Where should restaurant chains go to expand? Look at these states.
Page 4, Continued
Projected Population Gain by 2020: 7.2%
Number of Full-Service Restaurants: 3,427
Full-Service Restaurants per 100,000 Residents: 64.6
Minnesota Restaurant Association: www.hospitalitymn.com
Projected 2012 Growth in Restaurant Sales: 3.1%
Business Tax Index: 54.543
Median Household Income: $52,554
Stephanie Shimp of the Blue Plate Restaurant Co., which oversees seven restaurant concepts in the Twin Cities area and looks to expand further in the coming years, calls Minnesota a “great place to do business.”

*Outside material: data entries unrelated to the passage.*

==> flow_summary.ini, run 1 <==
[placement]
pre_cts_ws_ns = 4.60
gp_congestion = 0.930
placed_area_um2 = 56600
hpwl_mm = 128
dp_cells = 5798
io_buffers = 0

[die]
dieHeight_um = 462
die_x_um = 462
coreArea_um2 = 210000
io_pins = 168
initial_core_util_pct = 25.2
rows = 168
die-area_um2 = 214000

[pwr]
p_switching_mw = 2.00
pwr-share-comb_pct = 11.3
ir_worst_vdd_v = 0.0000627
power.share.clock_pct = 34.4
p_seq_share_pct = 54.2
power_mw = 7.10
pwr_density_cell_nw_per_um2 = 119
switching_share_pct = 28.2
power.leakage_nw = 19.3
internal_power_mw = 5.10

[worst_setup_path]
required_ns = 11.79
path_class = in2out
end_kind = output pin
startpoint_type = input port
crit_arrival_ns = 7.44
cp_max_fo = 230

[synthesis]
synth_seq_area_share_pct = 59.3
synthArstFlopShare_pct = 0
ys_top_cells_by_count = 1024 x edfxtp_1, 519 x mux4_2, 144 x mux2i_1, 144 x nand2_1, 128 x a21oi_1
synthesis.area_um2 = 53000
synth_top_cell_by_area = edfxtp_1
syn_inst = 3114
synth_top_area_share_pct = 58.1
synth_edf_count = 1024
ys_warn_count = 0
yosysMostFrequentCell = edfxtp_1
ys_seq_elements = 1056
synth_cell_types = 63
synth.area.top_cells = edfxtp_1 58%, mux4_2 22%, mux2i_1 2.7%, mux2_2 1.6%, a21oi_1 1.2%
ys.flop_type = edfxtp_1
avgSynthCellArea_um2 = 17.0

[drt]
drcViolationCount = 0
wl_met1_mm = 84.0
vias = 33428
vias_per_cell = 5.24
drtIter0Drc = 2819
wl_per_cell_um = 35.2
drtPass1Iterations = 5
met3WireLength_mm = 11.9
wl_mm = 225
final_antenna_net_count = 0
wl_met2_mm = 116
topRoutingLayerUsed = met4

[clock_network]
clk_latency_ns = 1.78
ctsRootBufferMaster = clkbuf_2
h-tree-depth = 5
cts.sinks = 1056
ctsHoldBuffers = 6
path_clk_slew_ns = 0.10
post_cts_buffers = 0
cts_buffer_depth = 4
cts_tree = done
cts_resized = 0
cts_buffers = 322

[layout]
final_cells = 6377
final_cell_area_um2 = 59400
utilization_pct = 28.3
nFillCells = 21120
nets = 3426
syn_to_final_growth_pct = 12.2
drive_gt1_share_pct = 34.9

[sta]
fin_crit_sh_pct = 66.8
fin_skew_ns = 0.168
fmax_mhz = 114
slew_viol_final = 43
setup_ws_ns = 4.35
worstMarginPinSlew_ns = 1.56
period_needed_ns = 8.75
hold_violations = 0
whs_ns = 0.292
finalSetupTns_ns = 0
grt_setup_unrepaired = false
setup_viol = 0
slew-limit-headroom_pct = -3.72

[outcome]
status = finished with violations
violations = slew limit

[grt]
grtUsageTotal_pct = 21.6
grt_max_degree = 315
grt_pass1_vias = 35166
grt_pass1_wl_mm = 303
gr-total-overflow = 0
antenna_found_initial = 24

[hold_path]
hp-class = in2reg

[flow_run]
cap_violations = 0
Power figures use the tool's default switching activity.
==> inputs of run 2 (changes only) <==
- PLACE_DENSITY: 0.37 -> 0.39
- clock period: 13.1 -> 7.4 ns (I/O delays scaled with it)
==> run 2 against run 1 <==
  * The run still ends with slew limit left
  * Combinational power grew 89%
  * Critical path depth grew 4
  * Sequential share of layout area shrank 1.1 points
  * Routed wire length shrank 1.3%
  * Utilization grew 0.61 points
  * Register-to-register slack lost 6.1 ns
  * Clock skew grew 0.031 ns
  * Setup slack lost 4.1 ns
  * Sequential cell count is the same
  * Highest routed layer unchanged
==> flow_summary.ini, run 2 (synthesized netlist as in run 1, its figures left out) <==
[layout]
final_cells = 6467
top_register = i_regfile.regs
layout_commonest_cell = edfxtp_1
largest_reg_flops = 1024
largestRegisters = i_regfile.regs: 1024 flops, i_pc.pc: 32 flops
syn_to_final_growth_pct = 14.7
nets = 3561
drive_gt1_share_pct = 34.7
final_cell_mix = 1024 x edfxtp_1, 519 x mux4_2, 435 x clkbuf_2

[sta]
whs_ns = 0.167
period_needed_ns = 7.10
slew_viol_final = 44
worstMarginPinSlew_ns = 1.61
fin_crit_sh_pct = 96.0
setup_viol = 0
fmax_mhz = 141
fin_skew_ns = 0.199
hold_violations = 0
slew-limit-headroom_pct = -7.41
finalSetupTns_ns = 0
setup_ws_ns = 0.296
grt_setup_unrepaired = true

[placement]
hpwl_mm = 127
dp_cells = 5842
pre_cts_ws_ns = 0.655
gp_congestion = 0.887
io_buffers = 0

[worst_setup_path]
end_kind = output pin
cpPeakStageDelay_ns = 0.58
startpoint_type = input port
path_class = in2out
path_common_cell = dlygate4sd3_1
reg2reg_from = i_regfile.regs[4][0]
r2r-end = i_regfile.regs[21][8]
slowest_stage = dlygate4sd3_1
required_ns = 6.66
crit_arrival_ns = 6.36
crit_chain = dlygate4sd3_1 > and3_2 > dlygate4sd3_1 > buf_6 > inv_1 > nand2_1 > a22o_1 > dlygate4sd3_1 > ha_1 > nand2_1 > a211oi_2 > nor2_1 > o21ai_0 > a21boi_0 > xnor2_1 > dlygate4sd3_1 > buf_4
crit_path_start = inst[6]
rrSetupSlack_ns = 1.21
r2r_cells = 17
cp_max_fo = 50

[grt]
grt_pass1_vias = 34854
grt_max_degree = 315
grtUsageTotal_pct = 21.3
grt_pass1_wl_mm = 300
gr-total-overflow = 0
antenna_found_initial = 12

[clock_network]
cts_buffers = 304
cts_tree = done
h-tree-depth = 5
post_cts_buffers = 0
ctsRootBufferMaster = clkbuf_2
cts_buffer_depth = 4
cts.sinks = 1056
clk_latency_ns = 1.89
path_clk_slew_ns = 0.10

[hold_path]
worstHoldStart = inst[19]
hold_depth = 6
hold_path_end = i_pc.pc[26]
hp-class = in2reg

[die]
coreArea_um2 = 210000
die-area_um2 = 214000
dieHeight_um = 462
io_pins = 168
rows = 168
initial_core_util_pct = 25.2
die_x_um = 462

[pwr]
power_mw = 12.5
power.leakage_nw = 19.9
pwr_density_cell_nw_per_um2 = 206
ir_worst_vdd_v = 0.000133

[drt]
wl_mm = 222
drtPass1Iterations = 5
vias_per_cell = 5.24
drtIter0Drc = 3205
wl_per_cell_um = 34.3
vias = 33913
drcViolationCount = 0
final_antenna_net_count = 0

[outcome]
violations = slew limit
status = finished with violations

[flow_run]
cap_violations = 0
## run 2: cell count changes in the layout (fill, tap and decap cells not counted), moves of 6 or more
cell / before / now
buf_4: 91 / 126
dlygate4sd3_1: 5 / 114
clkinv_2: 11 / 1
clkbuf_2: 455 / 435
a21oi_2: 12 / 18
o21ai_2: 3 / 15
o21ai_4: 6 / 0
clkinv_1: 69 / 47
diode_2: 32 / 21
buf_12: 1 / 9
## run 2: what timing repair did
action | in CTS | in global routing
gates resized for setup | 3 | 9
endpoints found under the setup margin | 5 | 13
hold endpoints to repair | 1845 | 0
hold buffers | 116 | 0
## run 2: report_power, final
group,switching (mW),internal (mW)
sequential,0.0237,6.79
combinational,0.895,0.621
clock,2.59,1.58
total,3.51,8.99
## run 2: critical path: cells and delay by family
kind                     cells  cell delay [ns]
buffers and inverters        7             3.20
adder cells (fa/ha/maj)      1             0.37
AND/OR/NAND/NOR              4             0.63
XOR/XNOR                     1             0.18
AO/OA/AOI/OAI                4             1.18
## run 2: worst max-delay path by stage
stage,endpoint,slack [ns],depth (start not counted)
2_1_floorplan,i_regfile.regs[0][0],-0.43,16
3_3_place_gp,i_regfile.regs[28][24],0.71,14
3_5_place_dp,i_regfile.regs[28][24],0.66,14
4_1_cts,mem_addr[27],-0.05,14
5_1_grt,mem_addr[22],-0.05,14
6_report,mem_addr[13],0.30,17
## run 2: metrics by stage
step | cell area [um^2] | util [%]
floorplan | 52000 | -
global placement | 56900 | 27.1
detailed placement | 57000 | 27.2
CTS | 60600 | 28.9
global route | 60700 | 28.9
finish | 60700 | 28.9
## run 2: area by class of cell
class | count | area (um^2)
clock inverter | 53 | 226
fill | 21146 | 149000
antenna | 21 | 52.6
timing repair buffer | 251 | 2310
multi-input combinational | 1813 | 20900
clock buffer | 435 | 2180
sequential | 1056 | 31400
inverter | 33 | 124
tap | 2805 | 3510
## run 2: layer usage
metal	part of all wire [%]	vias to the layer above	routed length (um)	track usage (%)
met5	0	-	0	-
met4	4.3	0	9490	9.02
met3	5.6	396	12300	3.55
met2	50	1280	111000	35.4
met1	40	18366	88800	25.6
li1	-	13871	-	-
<file path="src/logic/rp_params.svh">
// defines for sample width, system bus region map, ID value, ASG depth and controller shift
`ifndef RP_PARAMS_SVH
`define RP_PARAMS_SVH

// -------------------------------------------------------------------------
// samples

`define RP_SAMPLE_W    14              // ADC and DAC word width

// -------------------------------------------------------------------------
// system bus region map

`define RP_REGION_LSB  20              // addr[22:20] picks the region
`define RP_REGION_N    8               // regions behind the decoder
`define RP_HK_REGION   0               // housekeeping
`define RP_ASG_REGION  2               // signal generator
`define RP_PID_REGION  3               // proportional controller

`define RP_HK_ID       32'h5250_0001   // ID register contents

// signal peripherals
`define RP_ASG_DEPTH   64              // table entries per channel
`define RP_PID_SHIFT   8               // product scaling, arithmetic

`endif

</file>
<file path="src/logic/rp_pkg.sv">
// sample, sample pair and system bus request and response types
`include "rp_params.svh"

package rp_pkg;

  // two's complement sample as used inside the core
  typedef logic signed [`RP_SAMPLE_W-1:0] sample_t;

  typedef struct packed {
    sample_t a;                  // channel a
    sample_t b;                  // channel b
  } sample_pair_t;

  typedef struct packed {
    logic [31:0] addr;           // byte address, region in [22:20]
    logic [31:0] wdata;          // 32 bit accesses only
    logic        wen;            // one cycle write strobe
    logic        ren;            // one cycle read strobe
  } sys_req_t;

  typedef struct packed {
    logic [31:0] rdata;          // zero on writes and errors
    logic        ack;            // one cycle after the strobe
    logic        err;            // only together with ack
  } sys_rsp_t;

endpackage

</file>
<file path="src/logic/red_pitaya_top.sv">
// top level with system bus decoder, housekeeping, ASG, controller and analog block
`include "rp_params.svh"

module red_pitaya_top
  import rp_pkg::*;
(
  input  logic                    adc_clk,       // single core clock
  input  logic                    rst_i,
  input  sys_req_t                sys_req_i,     // bus master request
  output sys_rsp_t                sys_rsp_o,
  input  logic [`RP_SAMPLE_W-1:0] adc_dat_a_i,   // raw ADC words
  input  logic [`RP_SAMPLE_W-1:0] adc_dat_b_i,
  output logic [`RP_SAMPLE_W-1:0] dac_dat_a_o,   // DAC codes
  output logic [`RP_SAMPLE_W-1:0] dac_dat_b_o,
  output logic [7:0]              led_o
);

  sys_req_t     hk_req;        // steered requests
  sys_req_t     asg_req;
  sys_req_t     pid_req;
  sys_rsp_t     hk_rsp;        // slave responses
  sys_rsp_t     asg_rsp;
  sys_rsp_t     pid_rsp;

  sample_pair_t adc_s;         // converted ADC pair
  sample_pair_t asg_s;         // generator pair
  sample_pair_t pid_s;         // controller pair

  // -------------------------------------------------------------------------
  // system bus

  rp_sys_decoder i_dec (
    .adc_clk   (adc_clk),
    .rst_i     (rst_i),
    .sys_req_i (sys_req_i),
    .sys_rsp_o (sys_rsp_o),
    .hk_req_o  (hk_req),
    .asg_req_o (asg_req),
    .pid_req_o (pid_req),
    .hk_rsp_i  (hk_rsp),
    .asg_rsp_i (asg_rsp),
    .pid_rsp_i (pid_rsp)
  );

  rp_hk i_hk (
    .adc_clk   (adc_clk),
    .rst_i     (rst_i),
    .sys_req_i (hk_req),
    .sys_rsp_o (hk_rsp),
    .led_o     (led_o)
  );

  // -------------------------------------------------------------------------
  // signal path

  rp_asg i_asg (
    .adc_clk   (adc_clk),
    .rst_i     (rst_i),
    .sys_req_i (asg_req),
    .sys_rsp_o (asg_rsp),
    .asg_o     (asg_s)
  );

  rp_pid i_pid (
    .adc_clk   (adc_clk),
    .rst_i     (rst_i),
    .sys_req_i (pid_req),
    .sys_rsp_o (pid_rsp),
    .adc_i     (adc_s),
    .pid_o     (pid_s)
  );

  rp_analog i_analog (
    .adc_clk     (adc_clk),
    .rst_i       (rst_i),
    .adc_dat_a_i (adc_dat_a_i),
    .adc_dat_b_i (adc_dat_b_i),
    .adc_o       (adc_s),
    .asg_i       (asg_s),
    .pid_i       (pid_s),
    .dac_dat_a_o (dac_dat_a_o),
    .dac_dat_b_o (dac_dat_b_o)
  );

endmodule

</file>
<file path="src/logic/rp_analog.sv">
// ADC input conversion and DAC sum, saturation and encoding
`include "rp_params.svh"

module rp_analog
  import rp_pkg::*;
(
  input  logic                    adc_clk,
  input  logic                    rst_i,
  input  logic [`RP_SAMPLE_W-1:0] adc_dat_a_i,   // raw, unsigned negative slope
  input  logic [`RP_SAMPLE_W-1:0] adc_dat_b_i,
  output sample_pair_t            adc_o,         // two's complement
  input  sample_pair_t            asg_i,
  input  sample_pair_t            pid_i,
  output logic [`RP_SAMPLE_W-1:0] dac_dat_a_o,   // DAC code per channel
  output logic [`RP_SAMPLE_W-1:0] dac_dat_b_o
);

  localparam sample_t smax = {1'b0, {(`RP_SAMPLE_W-1){1'b1}}};  // +8191
  localparam sample_t smin = {1'b1, {(`RP_SAMPLE_W-1){1'b0}}};  // -8192

  // same bit mapping both ways, top bit kept and the rest inverted
  function automatic logic [`RP_SAMPLE_W-1:0] flip(logic [`RP_SAMPLE_W-1:0] w);
    return {w[`RP_SAMPLE_W-1], ~w[`RP_SAMPLE_W-2:0]};
  endfunction

  function automatic sample_t sat_sum(sample_t x, sample_t y);
    logic signed [`RP_SAMPLE_W:0] s;              // one bit of headroom
    s = x + y;
    if (s[`RP_SAMPLE_W -: 2] == 2'b01) return smax;  // positive overflow
    if (s[`RP_SAMPLE_W -: 2] == 2'b10) return smin;  // negative overflow
    return s[`RP_SAMPLE_W-1:0];
  endfunction

  // -------------------------------------------------------------------------
  // ADC input register

  always_ff @(posedge adc_clk) begin
    adc_o <= '{a: flip(adc_dat_a_i), b: flip(adc_dat_b_i)};
  end

  // -------------------------------------------------------------------------
  // DAC output register

  always_ff @(posedge adc_clk) begin
    if (rst_i) begin
      dac_dat_a_o <= flip('0);                     // code of a zero sample
      dac_dat_b_o <= flip('0);
    end else begin
      dac_dat_a_o <= flip(sat_sum(asg_i.a, pid_i.a));
      dac_dat_b_o <= flip(sat_sum(asg_i.b, pid_i.b));
    end
  end

endmodule

</file>
<file path="src/logic/rp_asg.sv">
// arbitrary signal generator with two waveform tables, playback pointers and control registers
`include "rp_params.svh"

module rp_asg
  import rp_pkg::*;
(
  input  logic         adc_clk,
  input  logic         rst_i,
  input  sys_req_t     sys_req_i,  // strobes already steered
  output sys_rsp_t     sys_rsp_o,  // registered, one cycle
  output sample_pair_t asg_o       // generator samples to the DAC sum
);

  localparam int aw = $clog2(`RP_ASG_DEPTH);       // pointer and step width

  localparam logic [`RP_REGION_LSB-1:0] ctrl_ofs   = 'h00000;  // channel enables
  localparam logic [`RP_REGION_LSB-1:0] step_a_ofs = 'h00004;
  localparam logic [`RP_REGION_LSB-1:0] step_b_ofs = 'h00008;
  localparam logic [`RP_REGION_LSB-1:0] tbl_a_ofs  = 'h10000;  // 4 bytes per entry
  localparam logic [`RP_REGION_LSB-1:0] tbl_b_ofs  = 'h20000;

  logic [`RP_REGION_LSB-1:0] ofs;
  logic [aw-1:0]             idx;        // table entry from the address
  logic                      strobe;
  logic                      hit_ctrl;
  logic [1:0]                hit_step;   // one per channel
  logic [1:0]                hit_tbl;
  logic                      bad;        // no register at this offset
  logic [31:0]               rd_data;

  logic [1:0]                en;         // bit 0 channel a, bit 1 channel b
  logic [aw-1:0]             step [2];
  sample_t                   tbl_rd [2]; // bus read port of each table
  sample_t                   out [2];    // playback samples

  // -------------------------------------------------------------------------
  // register decode

  assign ofs      = sys_req_i.addr[`RP_REGION_LSB-1:0];
  assign idx      = ofs[aw+1:2];
  assign strobe   = sys_req_i.wen | sys_req_i.ren;
  assign hit_ctrl = (ofs == ctrl_ofs);
  assign hit_step = {ofs == step_b_ofs, ofs == step_a_ofs};
  assign hit_tbl[0] = (ofs[`RP_REGION_LSB-1:aw+2] == tbl_a_ofs[`RP_REGION_LSB-1:aw+2]) &&
                      (ofs[1:0] == 2'b00);
  assign hit_tbl[1] = (ofs[`RP_REGION_LSB-1:aw+2] == tbl_b_ofs[`RP_REGION_LSB-1:aw+2]) &&
                      (ofs[1:0] == 2'b00);
  assign bad      = !(hit_ctrl || (|hit_step) || (|hit_tbl));

  always_comb begin
    rd_data = 32'h0;
    if (sys_req_i.ren && !bad) begin
      if (hit_ctrl)         rd_data = {30'h0, en};
      else if (hit_step[0]) rd_data = {{(32-aw){1'b0}}, step[0]};
      else if (hit_step[1]) rd_data = {{(32-aw){1'b0}}, step[1]};
      else if (hit_tbl[0])  rd_data = 32'(tbl_rd[0]);   // sign extended
      else                  rd_data = 32'(tbl_rd[1]);
    end
  end

  always_ff @(posedge adc_clk) begin
    if (rst_i) begin
      en        <= 2'b00;                     // both channels idle
      step[0]   <= '0;
      step[1]   <= '0;
      sys_rsp_o <= '0;
    end else begin
      if (sys_req_i.wen && hit_ctrl)    en      <= sys_req_i.wdata[1:0];
      if (sys_req_i.wen && hit_step[0]) step[0] <= sys_req_i.wdata[aw-1:0];
      if (sys_req_i.wen && hit_step[1]) step[1] <= sys_req_i.wdata[aw-1:0];
      sys_rsp_o.ack   <= strobe;
      sys_rsp_o.err   <= strobe & bad;
      sys_rsp_o.rdata <= rd_data;
    end
  end

  // -------------------------------------------------------------------------
  // tables and playback, one copy per channel

  for (genvar ch = 0; ch < 2; ch++) begin : g_ch
    sample_t       tbl [`RP_ASG_DEPTH];       // waveform memory
    logic [aw-1:0] ptr;                       // wraps at table depth
    sample_t       out_q;

    always_ff @(posedge adc_clk) begin
      if (sys_req_i.wen && hit_tbl[ch]) begin
        tbl[idx] <= sys_req_i.wdata[`RP_SAMPLE_W-1:0];
      end
    end

    assign tbl_rd[ch] = tbl[idx];

    always_ff @(posedge adc_clk) begin
      if (rst_i) begin
        ptr   <= '0;
        out_q <= '0;
      end else if (en[ch]) begin
        ptr   <= ptr + step[ch];              // modulo depth by width
        out_q <= tbl[ptr];                    // registered table read
      end else begin
        ptr   <= '0;                          // restart from entry 0
        out_q <= '0;
      end
    end

    assign out[ch] = out_q;
  end

  assign asg_o = '{a: out[0], b: out[1]};

endmodule

</file>
<file path="src/logic/rp_hk.sv">
// housekeeping slave with read-only ID and read/write LED register
`include "rp_params.svh"

module rp_hk
  import rp_pkg::*;
(
  input  logic       adc_clk,
  input  logic       rst_i,
  input  sys_req_t   sys_req_i,    // strobes already steered
  output sys_rsp_t   sys_rsp_o,    // registered, one cycle
  output logic [7:0] led_o         // LED pins
);

  localparam logic [`RP_REGION_LSB-1:0] id_ofs  = 'h00;  // read only
  localparam logic [`RP_REGION_LSB-1:0] led_ofs = 'h30;  // read/write

  logic [`RP_REGION_LSB-1:0] ofs;      // offset inside the region
  logic                      strobe;
  logic                      hit_id;
  logic                      hit_led;
  logic                      bad;      // undefined offset or write to ID
  logic [31:0]               rd_data;

  assign ofs     = sys_req_i.addr[`RP_REGION_LSB-1:0];
  assign strobe  = sys_req_i.wen | sys_req_i.ren;
  assign hit_id  = (ofs == id_ofs);
  assign hit_led = (ofs == led_ofs);
  assign bad     = !(hit_id || hit_led) || (sys_req_i.wen && hit_id);

  always_comb begin
    rd_data = 32'h0;                                  // writes and errors read zero
    if (sys_req_i.ren && !bad) begin
      rd_data = hit_id ? `RP_HK_ID : {24'h0, led_o};
    end
  end

  always_ff @(posedge adc_clk) begin
    if (rst_i) begin
      led_o     <= 8'h0;                              // LEDs dark after reset
      sys_rsp_o <= '0;
    end else begin
      if (sys_req_i.wen && hit_led) begin
        led_o <= sys_req_i.wdata[7:0];
      end
      sys_rsp_o.ack   <= strobe;
      sys_rsp_o.err   <= strobe & bad;
      sys_rsp_o.rdata <= rd_data;
    end
  end

endmodule

</file>
<file path="src/logic/rp_pid.sv">
// two channel proportional controller with setpoint and gain registers
`include "rp_params.svh"

module rp_pid
  import rp_pkg::*;
(
  input  logic         adc_clk,
  input  logic         rst_i,
  input  sys_req_t     sys_req_i,  // strobes already steered
  output sys_rsp_t     sys_rsp_o,  // registered, one cycle
  input  sample_pair_t adc_i,      // converted ADC samples
  output sample_pair_t pid_o       // controller samples to the DAC sum
);

  localparam logic [`RP_REGION_LSB-1:0] sp_a_ofs = 'h00;  // setpoint a
  localparam logic [`RP_REGION_LSB-1:0] kp_a_ofs = 'h04;  // gain a
  localparam logic [`RP_REGION_LSB-1:0] sp_b_ofs = 'h10;
  localparam logic [`RP_REGION_LSB-1:0] kp_b_ofs = 'h14;

  localparam int smax = 2**(`RP_SAMPLE_W-1) - 1;          // +8191
  localparam int smin = -(2**(`RP_SAMPLE_W-1));           // -8192

  logic [`RP_REGION_LSB-1:0] ofs;
  logic                      strobe;
  logic [1:0]                hit_sp;   // one per channel
  logic [1:0]                hit_kp;
  logic                      bad;      // no register at this offset
  logic [31:0]               rd_data;

  sample_t                   sp [2];   // setpoints
  sample_t                   kp [2];   // gains

  // (set - x) * gain, scaled down and clipped to one sample
  function automatic sample_t p_term(sample_t set, sample_t gain, sample_t x);
    logic signed [`RP_SAMPLE_W:0]   diff;    // one bit of headroom
    logic signed [2*`RP_SAMPLE_W:0] prod;
    logic signed [2*`RP_SAMPLE_W:0] scaled;
    diff   = set - x;
    prod   = diff * gain;
    scaled = prod >>> `RP_PID_SHIFT;
    if (scaled > smax) return sample_t'(smax);
    if (scaled < smin) return sample_t'(smin);
    return scaled[`RP_SAMPLE_W-1:0];
  endfunction

  // -------------------------------------------------------------------------
  // register decode

  assign ofs    = sys_req_i.addr[`RP_REGION_LSB-1:0];
  assign strobe = sys_req_i.wen | sys_req_i.ren;
  assign hit_sp = {ofs == sp_b_ofs, ofs == sp_a_ofs};
  assign hit_kp = {ofs == kp_b_ofs, ofs == kp_a_ofs};
  assign bad    = !((|hit_sp) || (|hit_kp));

  always_comb begin
    rd_data = 32'h0;
    if (sys_req_i.ren && !bad) begin
      if (hit_sp[0])      rd_data = 32'(sp[0]);   // sign extended
      else if (hit_kp[0]) rd_data = 32'(kp[0]);
      else if (hit_sp[1]) rd_data = 32'(sp[1]);
      else                rd_data = 32'(kp[1]);
    end
  end

  always_ff @(posedge adc_clk) begin
    if (rst_i) begin
      sp[0]     <= '0;
      sp[1]     <= '0;
      kp[0]     <= '0;                            // zero gain, zero output
      kp[1]     <= '0;
      sys_rsp_o <= '0;
    end else begin
      if (sys_req_i.wen && hit_sp[0]) sp[0] <= sys_req_i.wdata[`RP_SAMPLE_W-1:0];
      if (sys_req_i.wen && hit_kp[0]) kp[0] <= sys_req_i.wdata[`RP_SAMPLE_W-1:0];
      if (sys_req_i.wen && hit_sp[1]) sp[1] <= sys_req_i.wdata[`RP_SAMPLE_W-1:0];
      if (sys_req_i.wen && hit_kp[1]) kp[1] <= sys_req_i.wdata[`RP_SAMPLE_W-1:0];
      sys_rsp_o.ack   <= strobe;
      sys_rsp_o.err   <= strobe & bad;
      sys_rsp_o.rdata <= rd_data;
    end
  end

  // -------------------------------------------------------------------------
  // controller output, one cycle after the ADC sample

  always_ff @(posedge adc_clk) begin
    if (rst_i) begin
      pid_o <= '0;
    end else begin
      pid_o <= '{a: p_term(sp[0], kp[0], adc_i.a),
                 b: p_term(sp[1], kp[1], adc_i.b)};
    end
  end

endmodule

</file>
<file path="src/logic/rp_sys_decoder.sv">
// system bus region decode, strobe steering, response mux and unmapped region responder
`include "rp_params.svh"

module rp_sys_decoder
  import rp_pkg::*;
(
  input  logic     adc_clk,
  input  logic     rst_i,
  input  sys_req_t sys_req_i,      // from bus master
  output sys_rsp_t sys_rsp_o,      // back to bus master
  output sys_req_t hk_req_o,       // region 0
  output sys_req_t asg_req_o,      // region 2
  output sys_req_t pid_req_o,      // region 3
  input  sys_rsp_t hk_rsp_i,
  input  sys_rsp_t asg_rsp_i,
  input  sys_rsp_t pid_rsp_i
);

  localparam int region_w = $clog2(`RP_REGION_N);  // 3 address bits

  logic [region_w-1:0] region;     // addr[22:20]
  logic                strobe;     // any access this cycle
  logic                unmapped;   // no slave behind this region
  logic                unm_ack_q;  // ack of the local responder

  // address and data go everywhere, strobes only to the selected slave
  function automatic sys_req_t steer(sys_req_t req, logic sel);
    sys_req_t r;
    r     = req;
    r.wen = req.wen & sel;
    r.ren = req.ren & sel;
    return r;
  endfunction

  // -------------------------------------------------------------------------
  // region select

  assign region   = sys_req_i.addr[`RP_REGION_LSB +: region_w];
  assign strobe   = sys_req_i.wen | sys_req_i.ren;
  assign unmapped = !(region inside {`RP_HK_REGION, `RP_ASG_REGION, `RP_PID_REGION});

  assign hk_req_o  = steer(sys_req_i, region == `RP_HK_REGION);
  assign asg_req_o = steer(sys_req_i, region == `RP_ASG_REGION);
  assign pid_req_o = steer(sys_req_i, region == `RP_PID_REGION);

  // regions 1 and 4..7 still answer, one cycle late like a slave
  always_ff @(posedge adc_clk) begin
    if (rst_i) begin
      unm_ack_q <= 1'b0;
    end else begin
      unm_ack_q <= strobe & unmapped;  // zero data, never an error
    end
  end

  // -------------------------------------------------------------------------
  // response mux, address is still held in the ack cycle

  always_comb begin
    case (region)
      `RP_HK_REGION:  sys_rsp_o = hk_rsp_i;
      `RP_ASG_REGION: sys_rsp_o = asg_rsp_i;
      `RP_PID_REGION: sys_rsp_o = pid_rsp_i;
      default:        sys_rsp_o = '{rdata: 32'h0, ack: unm_ack_q, err: 1'b0};
    endcase
  end

endmodule

</file>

“Our guests are highly educated, civically involved, and extremely loyal … [and] rejoice in supporting independents like us,” Shimp says, adding that the workforce is plentiful and the work ethic strong, two elements that support restaurant expansion.
Shimp further identifies a booming arts-and-culture scene, thriving foodie culture, exploding craft beer movement, and regular farmer’s market enclaves as reasons for restaurant operators to be optimistic about Minnesota.
“We still look to the coasts and Chicago for inspiration, but we are not ‘behind’ like we were 10-12 years ago,” Shimp says.
Despite the nation’s highest tax index, a high concentration of Fortune 500 companies combined with a sharp entrepreneurial spirit allowed Minnesota to weather the recession better than most. The state’s low 5.7 percent unemployment rate serves as testament to that reality and Minnesota’s overall stability.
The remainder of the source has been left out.